Sunday, July 31, 2011

Did Mohammad spare women and children in battle?

Muslims are very proud of the fact that, although Mohammad was a military leader and took part in many battles, he was always concerned never to harm women or children. There is, however, a worrying hadith for Muslims which suggests that Mohammad was not always so careful.
Bukhaari:V4B52N256 "The Prophet passed by and was asked whether it was permissible to attack infidels at night with the probability of exposing their women and children to danger. The Prophet replied, ‘Their women and children are from them.'"
Having been quoted the above hadith, "Kevin" asked me to check the authenticity and then find out what Muslim scholars had to say about it. He then suggested that possibly the women and children might have been enlisted to fight and were therefore legitimate targets. This was my reply:
I have checked the authenticity. [1]
I have also checked to see what the scholars[2] make of this hadith. “The only exception to this (the rule that women and children cannot be targeted) is where such people participate directly in the fighting or are so intermixed with the fighters that it is impossible to separate them from those who are fighting. The trouble with this, of course, is that they’re only "intermixed" because the Muslims are attacking at night! And I would give more credence to your suggestion that the women and children might have been enlisted to fight against the Muslims and therefore could have been legitimate targets were it not for the questioner asking if were permissible to “expose them to danger” as a consequence/by-product of attacking at night. The simplest, clearest, most obvious explanation of this hadith, surely, is that Mohammad, as a ruthless warlord, was unconcerned with minimising casualties. 
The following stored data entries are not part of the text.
===== src/rtl/pos_memmap_decoder.sv =====
module pos_memmap_decoder #(
  parameter int ADDR_W     = 24,
  parameter int IO_W       = 16,
  parameter int KB_W       = 15,
  parameter int NGRP       = 2,
  parameter int IO_BASE    = 'h100,
  parameter int ROM_BASE   = 'hE0000,
  parameter int ROM_BYTES  = 'h20000,
  parameter int REGION_LOG = 20,
  parameter int LOW_KB     = 640,
  parameter int REMAP_SM   = 256,
  parameter int REMAP_LG   = 384
) (
  input  logic              clk,
  input  logic              rst_n,
  input  logic              io_wr,
  input  logic [IO_W-1:0]   io_addr,
  input  logic [7:0]        io_data,
  input  logic [KB_W-1:0]   mem_kb,
  input  logic [ADDR_W-1:0] addr,
  output logic [1:0]        rd_tgt,
  output logic [1:0]        wr_tgt
);
  localparam int NREG   = NGRP * 4;
  localparam int RIDX_W = ADDR_W - REGION_LOG;
  localparam int RIDX_N = 2 ** RIDX_W;
  localparam int AKB_W  = ADDR_W - 10;
  localparam logic [1:0] T_EXT = 2'b00, T_INT = 2'b01, T_DIS = 2'b10;
  localparam logic [ADDR_W-1:0] ROM_LO = ADDR_W'(ROM_BASE);
  localparam logic [ADDR_W-1:0] ROM_HI = ADDR_W'(ROM_BASE + ROM_BYTES - 1);

  logic [7:0]      opt_a, opt_b;
  logic [NREG-1:0] reg_en;

  wire hit_a   = io_wr && (io_addr == IO_W'(IO_BASE + 3));
  wire hit_grp = io_wr && (io_addr == IO_W'(IO_BASE + 4));
  wire hit_b   = io_wr && (io_addr == IO_W'(IO_BASE + 5));

  always_ff @(posedge clk or negedge rst_n) begin
    if (!rst_n) begin
      opt_a  <= 8'h00;
      opt_b  <= 8'h30;
      reg_en <= '0;
    end else begin
      if (hit_a) opt_a <= io_data;
      if (hit_b) opt_b <= io_data;
      if (hit_grp && (int'(opt_b[2:0]) < NGRP))
        reg_en[int'(opt_b[2:0])*4 +: 4] <= io_data[3:0];
    end
  end

  wire cfg       = opt_b[3];
  wire big       = opt_b[0] | opt_b[4];
  wire remap_on  = cfg && opt_a[0] && !opt_b[5];
  wire shadow_ok = opt_a[0] && !opt_b[5] && reg_en[0];

  wire [RIDX_W-1:0] ridx   = addr[ADDR_W-1:REGION_LOG];
  wire [AKB_W-1:0]  akb    = addr[ADDR_W-1:10];
  wire [RIDX_N-1:0] en_all = RIDX_N'(reg_en);
  wire in_low  = (ridx != '0) || (akb < AKB_W'(LOW_KB));
  wire in_reg  = en_all[ridx] && in_low;
  wire in_rom  = (addr >= ROM_LO) && (addr <= ROM_HI);

  wire [KB_W:0] kb_x   = (KB_W+1)'(akb);
  wire [KB_W:0] rm_lo  = {1'b0, mem_kb};
  wire [KB_W:0] rm_hi  = rm_lo + (big ? (KB_W+1)'(REMAP_LG) : (KB_W+1)'(REMAP_SM));
  wire in_remap = (kb_x >= rm_lo) && (kb_x < rm_hi);

  always_comb begin
    rd_tgt = T_EXT;
    wr_tgt = T_EXT;
    if (cfg && in_reg) begin
      rd_tgt = T_INT;
      wr_tgt = T_INT;
    end
    if (in_rom) begin
      wr_tgt = T_DIS;
      if (!cfg || big)    rd_tgt = T_EXT;
      else if (shadow_ok) rd_tgt = T_INT;
      else                rd_tgt = T_DIS;
    end
    if (remap_on && in_remap) begin
      rd_tgt = T_INT;
      wr_tgt = T_INT;
    end
  end
endmodule


===== config.mk =====
export PLATFORM = sky130hd
export DESIGN_NAME = pos_memmap_decoder
export DESIGN_NICKNAME = d
export VERILOG_FILES = /design/src/rtl/pos_memmap_decoder.sv
export SDC_FILE = /design/constraint.sdc
export NUM_CORES = 1
export LEC_CHECK = 0
export BUFFER_PORTS_ARGS = -buffer_cell sky130_fd_sc_hd__buf_2
export CORE_MARGIN = 2
export CORE_UTILIZATION = 37
export DETAILED_ROUTE_END_ITERATION = 6
export PLACE_DENSITY = 0.7
export SLEW_MARGIN = 20
export SYNTH_ARGS = -nofsm -noshare
export SYNTH_HDL_FRONTEND = slang
export SYNTH_SLANG_ARGS = --single-unit

===== constraint.sdc =====
create_clock -name clk -period 5.33 [get_ports clk]
set_clock_uncertainty 0.05 [all_clocks]
set_input_delay 0.2665 -clock clk [delete_from_list [all_inputs] [get_ports clk]]
set_output_delay 0.2665 -clock clk [all_outputs]
set_load 0.1 [all_outputs]

==> results of run 1 <==
[synthesized netlist by cell type, types with 2 or more instances]
cell type	instances	area, um2
a21o_1	2	15.0
a21oi_1	8	40.0
dfrtp_1	13	325
dfstp_2	2	52.6
ha_1	25	313
inv_1	26	97.6
mux2_2	10	113
nand2_1	8	30.0
nand3_1	7	35.0
nand4_1	7	43.8
nor2_1	8	30.0
nor2b_1	3	18.8
nor3_2	2	20.0
nor3b_1	3	22.5
nor4_1	2	12.5
nor4b_1	2	17.5
o211ai_1	2	15.0
o21ai_0	9	45.0
xnor2_1	4	35.0
[metal layers]
layer | share of wire [%] | vias up
li1 | - | 748
met1 | 49 | 617
met2 | 44 | 56
met3 | 6.5 | 2
met4 | 0.15 | 0
met5 | 0 | -
[report_power, final]
part           switching (mW)  internal [mW]  leakage, nW  total, mW
Clock                  0.0355         0.0528       0.0228     0.0883
Sequential          0.0000242          0.114        0.181      0.114
Combinational          0.0421         0.0379        0.831     0.0799
[repair_timing]
action,CTS,global route
endpoints found under the hold margin,13,0
gates resized for setup,0,0
hold buffers,1,0
[through the flow]
stage | std cells | instance area (um2) | setup WS, ps
global placement | 276 | 1890 | 1500
global route | 281 | 1940 | 826
CTS | 281 | 1940 | 1190
floorplan | 170 | 1540 | 583
finish | 281 | 1940 | 1150
detailed placement | 276 | 1890 | 1460
[critical path: cells and delay by family (launching register included)]
family / cells / cell delay (ps)
AO/OA/AOI/OAI: 4 / 1200
XOR/XNOR: 1 / 140
adder cells (fa/ha/maj): 3 / 690
buffers and inverters: 3 / 560
flip-flops: 1 / 530
AND/OR/NAND/NOR: 4 / 500
[state kept, by name (all words and copies together) (netlist names)]
register,count
opt_b,6
opt_a,1
reg_en,8
[path summary, 6_finish.rpt]
check	slack [ps]	cells after the start	to	startpoint
max	1150	15	rd_tgt[0]	opt_b[4]$_DFFE_PN1P_
min	190	2	opt_b[4]$_DFFE_PN1P_	io_data[4]
max reg2reg	2840	7	reg_en[2]$_DFFE_PN0P_	opt_b[0]$_DFFE_PN0P_
min reg2reg	450	1	opt_a[0]$_DFFE_PN0P_	opt_a[0]$_DFFE_PN0P_
max in group asynchronous	4530	2	opt_b[4]$_DFFE_PN1P_	rst_n
min in group asynchronous	400	2	opt_b[0]$_DFFE_PN0P_	rst_n
[cell type report]
type	instances	area [um2]	share of cell area, %
Clock buffer	4	45.0	2.32
Inverter	27	101	5.22
Tap cell	50	62.6	3.22
Sequential cell	15	378	19.5
Multi-Input combinational cell	127	1060	54.6
Timing Repair Buffer	58	295	15.2
[logic make-up (layout without fill, tap and decap cells)]
group	after synthesis	after routing
AO/OA/AOI/OAI	32	32
XOR/XNOR	5	5
adder cells (fa/ha/maj)	25	25
buffers and inverters	28	89
flip-flops	15	15
multiplexers	14	14
AND/OR/NAND/NOR	51	51
[cells in the final DEF (no fill, tap or decap), drive strengths merged, types with 4 or more instances in the layout]
| cell | synthesis | layout |
|---|---|---|
| a21oi | 9 | 9 |
| buf | 1 | 57 |
| clkbuf | 0 | 4 |
| dfrtp | 13 | 13 |
| ha | 25 | 25 |
| inv | 27 | 27 |
| mux2 | 12 | 12 |
| nand2 | 8 | 8 |
| nand3 | 7 | 7 |
| nand4 | 8 | 8 |
| nor2 | 8 | 8 |
| o21ai | 10 | 10 |
| xnor2 | 4 | 4 |
==> results.md, run 1 <==
- Vias in the first global route: 1302
- Asr flop ratio synth: 100%
- Via count: 1423
- Core area: 4000 um2
- CP cell instances: nor2_1, inv_1, ha_1, inv_1, ha_1, nor2_1, xnor2_1, ha_1, nand2_1, o21ai_1, a2111oi_0, o311ai_1, a211oi_2, or3_1, buf_2
- DR WL/cell: 12.1 um
- Diode count: 0
- Register area share after synthesis: 24.5%
- Crit-path max cell delay: 540 ps
- Initial antenna violation count: 0
- CTS tree: done
- Number of synthesized flops with an enable pin: 0
- GR Util All Layers: 16.0%
- First-pass DRT Iterations: 4
- Largest family of logic cells by synthesized area: simple AND/OR/NAND/NOR gates
- Layout cells sized above 1: 35.9%
- Commonest register cell after synthesis: dfrtp_1
- Largest net degree at the start of global routing: 16
- Critical Path RT: 5010 ps
- Slowest CP cell: a2111oi_0
- TritonCTS buffer count: 3
- Chip width: 68.6 um
- WL final: 3.39 mm
- Cells after Synth: 170
- Max Clk Rate: 239 MHz
- Grt met3 use: 3.25%
- Rows: 23
- Slew HR: 61.4%
- Synth Area in Simple Gates: 20.7%
- Grt total ovfl: 0
- Vias/cell: 5.06
- #FFs+latches synth: 15
- Post-DRT Antenna Nets: 0
- Post-Synth Adder-Cell Area: 20.3%
- NumNets Final: 323
- Die H: 68.6 um
- Final Util: 48.5%
- Final Hold Viols: 0
- Post-synthesis mux area share: 11.1%
- Unrepaired setup endpoints after global routing: false
- Final Cycle Share: 78.5%
- CP endpoint kind: output pin
- Initial Util: 38.6%
- Detailed Place HPWL: 2.89 mm
- Mapped Area: 1540 um2
- Port Buf Inserts: 57
- Synthesis warning total: 0
- Max cap viols: 0
- VDD IR-drop max: 184 uV
- Fillers: 382
- Postcts setup bufs: 0
- Post-synthesis area per instance: 9.08 um2
- Clock Latency Late Sink: 240 ps
- Total negative slack: 0 ps
- Worst Tran Pin Value: 565 ps
- Leakage: 1.03 nW
- Pwr Total: 0.282 mW
- Clk sinks: 15
- GP Congestion: 0.774
- Cell mode on critical path: ha_1
- Xor/xnor cell area share of the yosys netlist: 2.84%
- Final Hold Slack: 192 ps
- Final routed DRC violation total: 0
- Crit-path max FO: 4
- Ports: 70
- Synth Net Count: 261
- Period minus WS final: 4180 ps
- Root Driver: clkbuf_8
- Clock transition at the registers of the reported paths: 60 ps
- GRT busiest layer: met2
- H-tree depth: 1
- Area grow syn2layout: 25.8%
- Worst hold-check path type: input port to flip-flop
- Die area: 4710 um2
- Critical Setup Path Class: flip-flop to output pin
- Initial DRC count: 70
- Met2 Use GR: 26.2%
- Worst Path Arrival: 3870 ps
- Final setup fails: 0
- Met1 GRT Util: 22.4%
- Global-route wire length before repair: 5.78 mm
- Power Dens Cells: 145 nW/um2
- Status: completed
- Maximum clock path buffer count: 2
- Yosys cell types: 46
- Compound-Gate Fraction of Synth Area: 13.7%
- CP Launch Type: flip-flop
- Final slew viol count: 0
(Power assumes the default switching activity.)
==> inputs of run 2 (changes only) <==
==> constraint.sdc (replaced) <==
create_clock -name clk -period 3.9 [get_ports clk]
set_clock_uncertainty 0.05 [all_clocks]
set_input_delay 0.195 -clock clk [delete_from_list [all_inputs] [get_ports clk]]
set_output_delay 0.195 -clock clk [all_outputs]
set_load 0.1 [all_outputs]
==> run 2 against run 1 <==
Compared with the run above: sequential cell count unchanged; die area is the same; non-clock buffer count up 1; design area grew 3.8%; critical path depth is 1 lower; wire length is 4.2% higher; total power grew 41%; cell count is 0.36% higher; combinational power is 46% higher; count of clock-buffer cells in the layout stayed put; hold slack lost 66 ps; setup slack lost 880 ps; critical endpoint is now wr_tgt[1].
==> results.md, run 2 (synthesis results as in run 1) <==
- GR Util All Layers: 15.9%
- CP Launch Type: flip-flop
- Biggest register: reg_en
- Grt total ovfl: 0
- Final slew viol count: 0
- Met2 Use GR: 27.5%
- Commonest non-fill, non-tap cell in the layout: buf_2
- Core area: 4000 um2
- CP endpoint kind: output pin
- Final routed DRC violation total: 0
- Diode count: 0
- TritonCTS buffer count: 3
- Die area: 4710 um2
- DR WL/cell: 12.5 um
- Port Buf Inserts: 57
- Critical Setup Path Class: flip-flop to output pin
- Clock transition at the registers of the reported paths: 60 ps
- Reg-to-reg setup timing slack: 1380 ps
- Global-route wire length before repair: 5.86 mm
- Root Driver: clkbuf_8
- GRT busiest layer: met2
- Initial antenna violation count: 0
- Clk sinks: 15
- Vias/cell: 5.14
- Unrepaired setup endpoints after global routing: false
- Final cell count without fillers: 282
- Final Cycle Share: 93.1%
- Total negative slack: 0 ps
- Crit-path max FO: 4
- Vias in the first global route: 1392
- Most frequent cells in the layout: buf_2, inv_1, ha_1
- Initial DRC count: 41
- Buffers & Inverters on Critical Path: 3
- Dpl cells: 277
- Slew HR: 65.3%
- Worst setup path end: wr_tgt[1]
- NumNets Final: 324
- Critical Path RT: 3650 ps
- Post-DRT Antenna Nets: 0
- CP cell instances: nor2_1, inv_1, ha_1, inv_1, ha_1, nor2_1, nand3_1, xnor2_1, ha_1, a2111oi_4, o311ai_2, a211oi_2, nor2b_1, buf_2
- Largest net degree at the start of global routing: 16
- Worst Tran Pin Value: 513 ps
- Largest regs: reg_en x8, opt_b x6, opt_a x1
- Max cap viols: 0
- R2r startpoint: opt_b[0]$_DFFE_PN0P_
- Initial Util: 38.6%
- Ports: 70
- Final Hold Viols: 0
- Worst r2r path cells: 8
- Period minus WS final: 3630 ps
- GP Congestion: 0.780
- First-pass DRT Iterations: 4
- Area grow syn2layout: 30.6%
- Final Util: 50.4%
- WL final: 3.54 mm
- Clock Latency Late Sink: 240 ps
- Met1 GRT Util: 21.9%
- Top delay family on crit path: compound AO/OA/AOI/OAI gates
- Reg-to-Reg End: reg_en[3]$_DFFE_PN0P_
- Cell mode on critical path: ha_1
- Max Clk Rate: 275 MHz
- VDD IR-drop max: 253 uV
- Grt met3 use: 2.44%
- Status: completed
- Detailed Place HPWL: 3.00 mm
- Maximum clock path buffer count: 2
- Crit-path max cell delay: 530 ps
- H-tree depth: 1
- Max reg flops: 8
- Layout cells sized above 1: 37.9%
- Power Dens Cells: 197 nW/um2
- Postcts setup bufs: 0
- Chip width: 68.6 um
- Leakage: 1.05 nW
- Final setup fails: 0
- Via count: 1449
- Pwr Total: 0.397 mW
- Worst Path Arrival: 3390 ps
- Die H: 68.6 um
- Worst hold-check path type: input port to flip-flop
- Levels on crit path: 14
- CTS tree: done
- Slowest CP cell: dfstp_2
- Rows: 23
- Crit path from: opt_b[4]$_DFFE_PN1P_
[run 2: layout make-up]
cell class | count | area, um2
fillers | 383 | 1980
clock buffers | 4 | 45.0
well taps | 50 | 62.6
inverters | 27 | 101
repair buffers | 59 | 333
flip-flops and latches | 15 | 378
multi-input cells | 127 | 1100
[run 2: repair_timing]
item	CTS	global route
endpoints found under the hold margin	13	0
hold buffers	1	0
endpoints found under the setup margin	0	4
resized for setup	0	5
[run 2: report_power, final]
group	leakage, nW	internal [mW]	total (mW)	switching, mW
Combinational	0.846	0.0558	0.117	0.0609
Clock	0.0228	0.0722	0.125	0.0523
Sequential	0.181	0.156	0.156	0.0000285
Total	1.05	0.284	0.397	0.113
[run 2: per-layer routing]
layer  up-vias  wire length [um]
met5         -                 0
met4         0                 0
met3         0               194
met2        46              1660
met1       654              1680
li1        749                 -
[run 2: worst min-delay path by stage]
| stage | from | to | slack (ps) | cells past startpoint |
|---|---|---|---|---|
| 3_3_place_gp | rst_n | opt_b[1]$_DFFE_PN0P_ | 60 | 1 |
| 4_1_cts | io_data[4] | opt_b[4]$_DFFE_PN1P_ | 130 | 2 |
| 3_5_place_dp | rst_n | reg_en[5]$_DFFE_PN0P_ | 70 | 1 |
| 6_report | io_data[4] | opt_b[4]$_DFFE_PN1P_ | 130 | 2 |
| 5_1_grt | io_data[4] | opt_b[4]$_DFFE_PN1P_ | 120 | 2 |
| 2_1_floorplan | rst_n | opt_a[0]$_DFFE_PN0P_ | -150 | 0 |
[run 2: through the flow]
step                hold slack, ps  worst slack [ps]  instance area, um2
global route                   121              24.0                2020
finish                         126               268                2020
CTS                            126              8.95                1980
detailed placement            68.6               278                1930
floorplan                     -151               100                1550
global placement              64.9               336                1930
==> inputs of run 3 (changes only) <==
--- a/config.mk
+++ b/config.mk
@@ -5,11 +5,13 @@
 export SDC_FILE = /design/constraint.sdc
 export NUM_CORES = 1
 export LEC_CHECK = 0
-export BUFFER_PORTS_ARGS = -buffer_cell sky130_fd_sc_hd__buf_2
+export BUFFER_PORTS_ARGS = -buffer_cell sky130_fd_sc_hd__buf_4
 export CORE_MARGIN = 2
 export CORE_UTILIZATION = 37
 export DETAILED_ROUTE_END_ITERATION = 6
+export GPL_TIMING_DRIVEN = 0
 export PLACE_DENSITY = 0.7
+export SKIP_LAST_GASP = 1
 export SLEW_MARGIN = 20
 export SYNTH_ARGS = -nofsm -noshare
 export SYNTH_HDL_FRONTEND = slang
==> run 3 against run 2 <==
Compared with the run above: die area did not move; critical path type unchanged; wire length rose by 2.1%; maximum frequency fell by 0.62%; combinational power rose by 14%; largest power group unchanged; critical endpoint is now rd_tgt[0]; clock power barely moved; design area rose by 6.4%; sequential share of layout area fell by 1.1 points.
==> results.md, run 3 (synthesis results as in run 1) <==
- Status: completed
- Clock transition at the registers of the reported paths: 60 ps
- Worst Tran Pin Value: 459 ps
- Critical Setup Path Class: flip-flop to output pin
- Initial DRC count: 33
- Final routed DRC violation total: 0
- Reg-to-reg setup timing slack: 1440 ps
- Clk sinks: 15
- Crit-path max FO: 9
- Reg-to-Reg End: reg_en[0]$_DFFE_PN0P_
- Levels on crit path: 15
- GP Congestion: 0.781
- Via count: 1487
- VDD IR-drop max: 170 uV
- Slew HR: 69.0%
- Top delay family on crit path: compound AO/OA/AOI/OAI gates
- Hold EP: opt_b[4]$_DFFE_PN1P_
- Leakage: 1.10 nW
- Global-route wire length before repair: 5.97 mm
- CP Launch Type: flip-flop
- Final setup fails: 0
- Final Worst Setup Slack: 245 ps
- Largest net degree at the start of global routing: 16
- CTS tree: done
- Rows: 23
- Max cap viols: 0
- Layout cells sized above 1: 39.1%
- Root Driver: clkbuf_8
- Vias/cell: 5.25
- Diode count: 0
- Place WS: 147 ps
- Post-DRT Antenna Nets: 0
- TritonCTS buffer count: 3
- Hold Path Cell Cnt: 2
- Die area: 4710 um2
- Initial Util: 38.6%
- Max reg flops: 8
- Buffers & Inverters on Critical Path: 4
- Most frequent cells in the layout: buf_4, inv_1, ha_1
- Final Cycle Share: 93.7%
- CP cell instances: clkbuf_4, nor2_1, inv_1, ha_2, inv_1, ha_1, xor2_1, ha_1, a21oi_1, o21ai_1, a2111oi_4, o311ai_2, a211oi_2, or3_1, buf_6
- Hold Path Origin: io_data[4]
- Clock Latency Late Sink: 250 ps
- GR Util All Layers: 16.3%
- Total negative slack: 0 ps
- Slowest CP cell: dfrtp_1
- Design area: 2140 um2
- Critical Path RT: 3650 ps
- Max Clk Rate: 274 MHz
- Final cell count without fillers: 283
- NumNets Final: 325
- Worst r2r path cells: 8
- Period minus WS final: 3660 ps
- Largest regs: reg_en x8, opt_b x6, opt_a x1
- H-tree depth: 1
- Final slew viol count: 0
- Die H: 68.6 um
- R2r startpoint: opt_b[0]$_DFFE_PN0P_
- CP endpoint kind: output pin
- Final Hold Slack: 115 ps
- Chip width: 68.6 um
- Maximum clock path buffer count: 2
- Worst Path Arrival: 3410 ps
- WL final: 3.61 mm
- Grt total ovfl: 0
- Power Dens Cells: 192 nW/um2
- First-pass DRT Iterations: 5
- Crit-path max cell delay: 360 ps
- Vias in the first global route: 1434
- Area grow syn2layout: 38.9%
- Detailed Place HPWL: 3.05 mm
- Worst hold-check path type: input port to flip-flop
- Biggest register: reg_en
- Initial antenna violation count: 0
- Final Hold Viols: 0
- Commonest non-fill, non-tap cell in the layout: buf_4
- Port Buf Inserts: 57
- DR WL/cell: 12.8 um
- Dpl cells: 277
- Ports: 70
- Post-DP Area: 2040 um2
- Core area: 4000 um2
==> run 3: changes by cell type in the layout (fill, tap and decap cells not counted), sizes merged <==
cell	previous run	this run
clkinv	0	1
==> run 3: through the flow <==
| step | util [%] | total power [mW] |
|---|---|---|
| after floorplan | - | 0.216 |
| after global placement | 51.0 | 0.280 |
| after detailed placement | 51.0 | 0.283 |
| after CTS | 52.6 | 0.409 |
| after global routing | 53.6 | 0.439 |
| final | 53.6 | 0.412 |
==> run 3: area by class of cell <==
| cell class | instances | area, um2 |
|---|---|---|
| Fill cell | 374 | 1860 |
| Multi-Input combinational cell | 127 | 1100 |
| Timing Repair Buffer | 59 | 453 |
| Sequential cell | 15 | 378 |
| Inverter | 27 | 101 |
| Tap cell | 50 | 62.6 |
| Clock buffer | 3 | 41.3 |
| Buffer | 1 | 7.51 |
| Clock inverter | 1 | 5.00 |
==> run 3: worst max path at each step <==
| stage | slack [ps] | endpoint | startpoint |
|---|---|---|---|
| 2_1_floorplan | 100 | wr_tgt[1] | opt_b[0]$_DFFE_PN0P_ |
| 3_3_place_gp | 190 | rd_tgt[0] | opt_b[0]$_DFFE_PN0P_ |
| 3_5_place_dp | 150 | rd_tgt[0] | opt_b[0]$_DFFE_PN0P_ |
| 4_1_cts | 10 | rd_tgt[0] | opt_b[0]$_DFFE_PN0P_ |
| 5_1_grt | -30 | rd_tgt[0] | opt_b[0]$_DFFE_PN0P_ |
| 6_report | 240 | rd_tgt[0] | opt_b[0]$_DFFE_PN0P_ |
==> run 3: per-layer routing <==
layer | global-route usage [%] | wire [um]
met1 | 21.6 | 1640
met2 | 28.5 | 1720
met3 | 2.60 | 217
met4 | 2.00 | 30
met5 | 0 | 0
==> run 3: what timing repair did <==
| action | in CTS | in global routing |
|---|---|---|
| endpoints found under the hold margin | 15 | 0 |
| hold buffers | 1 | 0 |
| gates resized for setup | 1 | 8 |
| buffers inserted | 1 | 0 |
| endpoints found under the setup margin | 4 | 4 |
| pin swaps | 1 | 2 |
==> run 3: power by group <==
group          switching (mW)  total, mW  leakage (nW)  internal (mW)
Combinational          0.0617      0.133         0.893         0.0710
Clock                  0.0533      0.124        0.0255         0.0707
Sequential          0.0000277      0.156         0.181          0.156
Total                   0.115      0.412          1.10          0.297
So the evidence from this apparently utterly reliable hadith (I'm going on what Muslims have to say about the hadith here) is that Mohammad did not always spare innocents in warfare.

"Treason" in Islam

Addendum 2: You say that one might equate Apostasy or irtidad in Islam with treason. In my letter I said I disagreed. Further reading has allowed me to see what you meant.
So, in Islam, the concept of treason is not limited to political and military affairs, it also has a spiritual and cultural dimension to it. In other words one can commit treason by one’s thoughts and beliefs alone. Let me explain, in case you feel I have gone too far here. The religion and the state/constitution are one and the same. (You said in your letter you attribute the problems in Arab countries not to Islam but to a lack of Islam, by which I take it you mean that the countries are not under the pure sharia law of the Qur’an.) So, just as upholding and protecting the constitution of a country is a sign of patriotism, and undermining it is a form of treason - in the same way, open rejection of the fundamental beliefs of Islam by a Muslim is an act of treason.  It is the conflation of state and religion and, by extension, the public and private that concerns me. If, as I suspect, you believe the best and most perfect state to be one in which all legislation is decided by the moral precepts established by Islamic jurisprudence, then anyone who publicly disagrees is not exercising their right to free speech, but rather committing treason, and therefore subject to the punishment decided upon after consulting the Qur’an or ahadith. Is this a fair summary of your beliefs?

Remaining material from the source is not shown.